Brown’s latest budget belies his fiscally conservative rhetoric

Marc Joffe

At last week’s budget press conference, Governor Jerry Brown warned of the threat of a recession and the risk to California’s budget from federal health care legislation, but the details of his 2017-18 budget plans failed to mirror his cautionary rhetoric.

Despite disappointing 2016-17 revenue results, Governor Brown has proposed increased 2017-18 spending in his May budget revise. Between the release of the Governor’s Budget in January and the May revision, Brown raised his proposal for total state fund spending from $179 billion to $183 billion (these amounts exclude $105 billion in federal funds the state also expects to spend in the fiscal year starting July 1).

About $1.5 billion of the overall $4 billion increase is attributable to the state’s General Fund. Since the General Fund will not receive SB1 gas tax revenues, the new spending must be balanced by a rosier outlook for income tax revenues.
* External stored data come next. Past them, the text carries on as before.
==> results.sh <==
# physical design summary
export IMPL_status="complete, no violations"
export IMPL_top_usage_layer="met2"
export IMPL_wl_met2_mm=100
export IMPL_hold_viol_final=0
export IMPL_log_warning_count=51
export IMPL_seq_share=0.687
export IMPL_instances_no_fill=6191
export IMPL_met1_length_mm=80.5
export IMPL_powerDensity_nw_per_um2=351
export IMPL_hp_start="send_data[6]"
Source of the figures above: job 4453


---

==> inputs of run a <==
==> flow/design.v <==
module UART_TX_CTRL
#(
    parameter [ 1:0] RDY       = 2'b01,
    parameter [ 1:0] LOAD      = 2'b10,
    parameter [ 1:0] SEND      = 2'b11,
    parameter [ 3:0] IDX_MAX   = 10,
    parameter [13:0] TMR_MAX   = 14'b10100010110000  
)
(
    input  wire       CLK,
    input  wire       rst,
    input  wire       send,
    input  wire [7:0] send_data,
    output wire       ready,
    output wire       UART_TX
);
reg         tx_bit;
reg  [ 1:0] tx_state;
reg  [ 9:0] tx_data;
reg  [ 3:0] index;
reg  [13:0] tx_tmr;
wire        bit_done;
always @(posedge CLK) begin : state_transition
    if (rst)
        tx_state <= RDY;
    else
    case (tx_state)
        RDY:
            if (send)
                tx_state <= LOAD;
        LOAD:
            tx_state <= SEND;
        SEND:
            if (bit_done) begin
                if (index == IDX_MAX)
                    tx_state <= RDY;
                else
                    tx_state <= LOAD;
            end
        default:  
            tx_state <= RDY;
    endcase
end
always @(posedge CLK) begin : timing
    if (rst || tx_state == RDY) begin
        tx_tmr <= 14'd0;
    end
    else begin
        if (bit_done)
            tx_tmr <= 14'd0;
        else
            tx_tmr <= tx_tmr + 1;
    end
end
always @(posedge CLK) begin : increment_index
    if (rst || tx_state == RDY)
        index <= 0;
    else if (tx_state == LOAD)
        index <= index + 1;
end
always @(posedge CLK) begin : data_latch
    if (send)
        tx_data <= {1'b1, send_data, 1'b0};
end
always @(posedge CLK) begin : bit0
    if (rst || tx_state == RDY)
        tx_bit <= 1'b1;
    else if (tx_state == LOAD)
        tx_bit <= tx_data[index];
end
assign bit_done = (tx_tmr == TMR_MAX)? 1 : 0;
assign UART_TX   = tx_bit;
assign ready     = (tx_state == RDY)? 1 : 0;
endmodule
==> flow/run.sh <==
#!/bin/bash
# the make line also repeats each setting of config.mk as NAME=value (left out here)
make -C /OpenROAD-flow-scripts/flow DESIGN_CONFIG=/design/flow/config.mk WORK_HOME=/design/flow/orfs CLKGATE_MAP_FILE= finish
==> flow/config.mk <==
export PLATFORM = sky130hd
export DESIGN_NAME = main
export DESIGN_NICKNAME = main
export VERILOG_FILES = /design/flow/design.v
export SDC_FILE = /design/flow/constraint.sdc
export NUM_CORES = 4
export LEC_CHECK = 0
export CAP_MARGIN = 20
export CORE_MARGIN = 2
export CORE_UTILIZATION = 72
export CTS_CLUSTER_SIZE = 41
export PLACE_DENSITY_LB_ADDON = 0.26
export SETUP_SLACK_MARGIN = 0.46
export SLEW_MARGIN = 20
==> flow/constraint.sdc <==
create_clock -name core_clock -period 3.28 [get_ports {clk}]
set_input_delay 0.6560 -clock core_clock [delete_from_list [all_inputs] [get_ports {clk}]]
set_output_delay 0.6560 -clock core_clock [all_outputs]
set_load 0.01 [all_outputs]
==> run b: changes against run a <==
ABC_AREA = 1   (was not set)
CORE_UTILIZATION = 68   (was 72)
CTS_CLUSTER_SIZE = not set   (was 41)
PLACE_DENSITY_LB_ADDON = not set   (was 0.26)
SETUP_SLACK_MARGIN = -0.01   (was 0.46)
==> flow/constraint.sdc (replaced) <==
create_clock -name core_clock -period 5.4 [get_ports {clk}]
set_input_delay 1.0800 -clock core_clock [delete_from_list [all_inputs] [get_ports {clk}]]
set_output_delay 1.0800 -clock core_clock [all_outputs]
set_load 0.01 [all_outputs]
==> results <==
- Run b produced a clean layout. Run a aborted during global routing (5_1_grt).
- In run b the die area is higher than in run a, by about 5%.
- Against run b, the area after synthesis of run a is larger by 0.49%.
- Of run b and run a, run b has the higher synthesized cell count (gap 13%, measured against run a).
## build 47
==> flow/design.v (excerpt) <==
module ALU (
    input         clk,         
    input         rst,         
    input         i_vld,       
    input  [31:0] i_a,         
    input  [31:0] i_b,         
    input         opcode,      
    output reg [31:0] o_res,   
    output reg    o_res_vld,   
    output reg    overflow     
);
reg         i_vld_stage1;
reg [31:0]  i_a_stage1, i_b_stage1;
reg         opcode_stage1;
always @(posedge clk or posedge rst) begin
    if (rst) begin
        i_vld_stage1  <= 1'b0;
        i_a_stage1    <= 32'b0;
        i_b_stage1    <= 32'b0;
        opcode_stage1 <= 1'b0;
    end else begin
        i_vld_stage1  <= i_vld;
        i_a_stage1    <= i_a;
        i_b_stage1    <= i_b;
        opcode_stage1 <= opcode;
    end
end
reg         opcode_stage2, opcode_stage3, opcode_stage4;
always @(posedge clk or posedge rst) begin
    if (rst) begin
        opcode_stage2 <= 1'b0;
        opcode_stage3 <= 1'b0;
        opcode_stage4 <= 1'b0;
    end else begin
        opcode_stage2 <= opcode_stage1;
        opcode_stage3 <= opcode_stage2;
        opcode_stage4 <= opcode_stage3;
    end
end
wire [31:0] add_res, mul_res;
  ...
Size in the first run: ~100 I/O pins, roughly 40000 sq um of cells after synthesis.
export LEC_CHECK = 0
export CAP_MARGIN = 20
export CORE_MARGIN = 2
export CORE_UTILIZATION = 72
export CTS_CLUSTER_DIAMETER = 363
export CTS_CLUSTER_SIZE = 42
export SETUP_SLACK_MARGIN = 0.34
export SLEW_MARGIN = 20
create_clock -name core_clock -period 6.48 [get_ports {clk}]
run.sh (not shown) runs the stock make flow with config.mk's settings and CLKGATE_MAP_FILE=.
Build 47 never completed; the flow aborted with a tool error in global routing.
Inputs modified between build 47 and build 71:
--- a/flow/config.mk
+++ b/flow/config.mk
@@ -8,7 +8,5 @@
 export CAP_MARGIN = 20
 export CORE_MARGIN = 2
-export CORE_UTILIZATION = 72
-export CTS_CLUSTER_DIAMETER = 363
-export CTS_CLUSTER_SIZE = 42
-export SETUP_SLACK_MARGIN = 0.34
+export CORE_UTILIZATION = 40
+export PLACE_DENSITY = 0.6
 export SLEW_MARGIN = 20
==> flow/constraint.sdc <==
create_clock -name core_clock -period 9.0 [get_ports {clk}]
set_input_delay 1.8000 -clock core_clock [delete_from_list [all_inputs] [get_ports {clk}]]
set_output_delay 1.8000 -clock core_clock [all_outputs]
set_load 0.01 [all_outputs]
Build 71 vs. build 47: proportion of synthesized flip-flops having asynchronous set or reset was more or less identical; die width increased by about 34% relative to the old numbers; pre-placement core utilization saw a decrease.
Re maximum buffer depth of the clock tree: no difference whatsoever between build 47 and build 71.
From build 71 to build 47, post-synthesis mux area share did not move at all.
Cell area after placement went down by a little under 10% going from build 47 to build 71.
Looking at post-placement worst setup slack across both flows, build 71 is the stronger of the two, with build 47 trailing.
Build 71 vs build 47 — routability congestion estimate dropped about 11%.
Build 71 went all the way through synthesis, placement and routing and the layout is clean on timing, DRC and antenna.
The following lists how build 56 was set up differently from build 71:
--- a/flow/config.mk
+++ b/flow/config.mk
@@ -8,5 +8,7 @@
 export CAP_MARGIN = 20
 export CORE_MARGIN = 2
-export CORE_UTILIZATION = 40
-export PLACE_DENSITY = 0.6
+export CORE_UTILIZATION = 72
+export GPL_ROUTABILITY_DRIVEN = 1
+export MAX_ROUTING_LAYER = met5
+export PLACE_DENSITY = 0.78
 export SLEW_MARGIN = 20
==> flow/constraint.sdc <==
create_clock -name core_clock -period 8.06 [get_ports {clk}]
set_input_delay 1.6120 -clock core_clock [delete_from_list [all_inputs] [get_ports {clk}]]
set_output_delay 1.6120 -clock core_clock [all_outputs]
set_load 0.01 [all_outputs]
Notes after the runs:
Build 56 never completed, since it errored out during global routing. On total of buffers placed on input and output ports, build 71 tracks build 56 almost exactly. Of build 56 and build 71, the run reporting the lower cell count after placement was build 56. Summary of the comparison: die size is lower in build 56, relative to build 71. Setup slack at placement ended up 570 ps lower on build 56 than on build 71.
diff inputs: build 56 => build 42
--- a/flow/config.mk
+++ b/flow/config.mk
@@ -8,7 +8,8 @@
 export CAP_MARGIN = 20
 export CORE_MARGIN = 2
-export CORE_UTILIZATION = 72
+export CORE_UTILIZATION = 71
+export CTS_CLUSTER_DIAMETER = 136
 export GPL_ROUTABILITY_DRIVEN = 1
 export MAX_ROUTING_LAYER = met5
-export PLACE_DENSITY = 0.78
+export SETUP_SLACK_MARGIN = -0.69
 export SLEW_MARGIN = 20
==> flow/constraint.sdc <==
create_clock -name core_clock -period 7.06 [get_ports {clk}]
set_input_delay 1.4120 -clock core_clock [delete_from_list [all_inputs] [get_ports {clk}]]
set_output_delay 1.4120 -clock core_clock [all_outputs]
set_load 0.01 [all_outputs]
Notes after the runs:
Build 42 got as far as global routing, where a tool error ended the run. [compare] base=build 56 new=build 42: number of setup buffers added after CTS moved up; weighted congestion reported at the end of routability-driven placement moved down; number of placed instances with taps included moved up; setup slack after placement moved down; share of synthesized cell area in and, or, nand and nor gates level. Floorplan utilization, build 42 and build 56: larger value in build 56. Summary of build 42 over build 56: area of placed instances increased 4.2%, post-cts sizing count increased 68%. Per the comparison of build 42 with build 56, HPWL after detailed placement now larger; number of rows created at floorplan shows an increase of 1.2%.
While this may be possible due to a post-election bounce in the stock market, it is consistent with neither Brown’s cautious tone nor the disappointing tax collections for the current fiscal year. This year’s General Fund revenues are now expected to total $118.5 billion or $1.8 billion below budget. The general fund is expected to run $3.8 billion deficit in 2016-17 and to end the year with a reserve of just $700 million.

If, in fact, California is facing a recession and is at risk of losing federal health care dollars, the budget should have contained a large surplus. At the press conference, Brown framed his role as one of restraining legislators who want greater increases. It is true that many legislative Democrats want to spend more, but it is not clear that Brown must compromise with them. Since the Governor has a line item veto, he could simply strike individual spending initiatives from the budget once it passes. Also, since Brown cannot seek re-election, he need no longer toe the party line.  He might have instead offered a budget which would lose some liberal Democrats in exchange for moderate Republicans.

While the Governor talks like a fiscal conservative, his actual spending record is decidedly progressive. As the accompanying chart shows, spending on a per resident, inflation adjusted basis increased during his first regime from 1975 to 1983 and is increasing again under his post 2010 restoration.

And Brown is planning even more spending on his way out of Sacramento. At the press conference, Brown discussed his efforts to push a new cap and trade bill through the legislature. The proposal would extend cap and trade auctions for another ten years, sun setting them in 2030 rather than 2020. Although three of the last four auctions failed, Brown is hoping that the extension will rejuvenate this revenue source. But, rather than use cap and trade revenues to provide a fiscal cushion, Brown plans to devote auction proceeds to various climate change priorities including local mass transit and high-speed rail.

Asked about high-speed rail by a reporter, Brown responded “What about it?  It’s speeding ahead.” He also pushed back against suggestions that the federal government would cut off funding, and quoted a survey stating that 58% of people in the Central Valley now support the project. Given the state government’s resistance to federal policies and united opposition to the bullet train among Congressional Republicans, the odds of new federal funds for high-speed rail under the Trump administration are negligible. As for the Central Valley support for the project, the 58% figure included non-voters; when only those who voted in the Presidential election are counted, support shrinks to 47%.

If Brown was really serious about the state’s long term fiscal health, he would find a way to end the high-speed rail program and freeze other spending at current levels.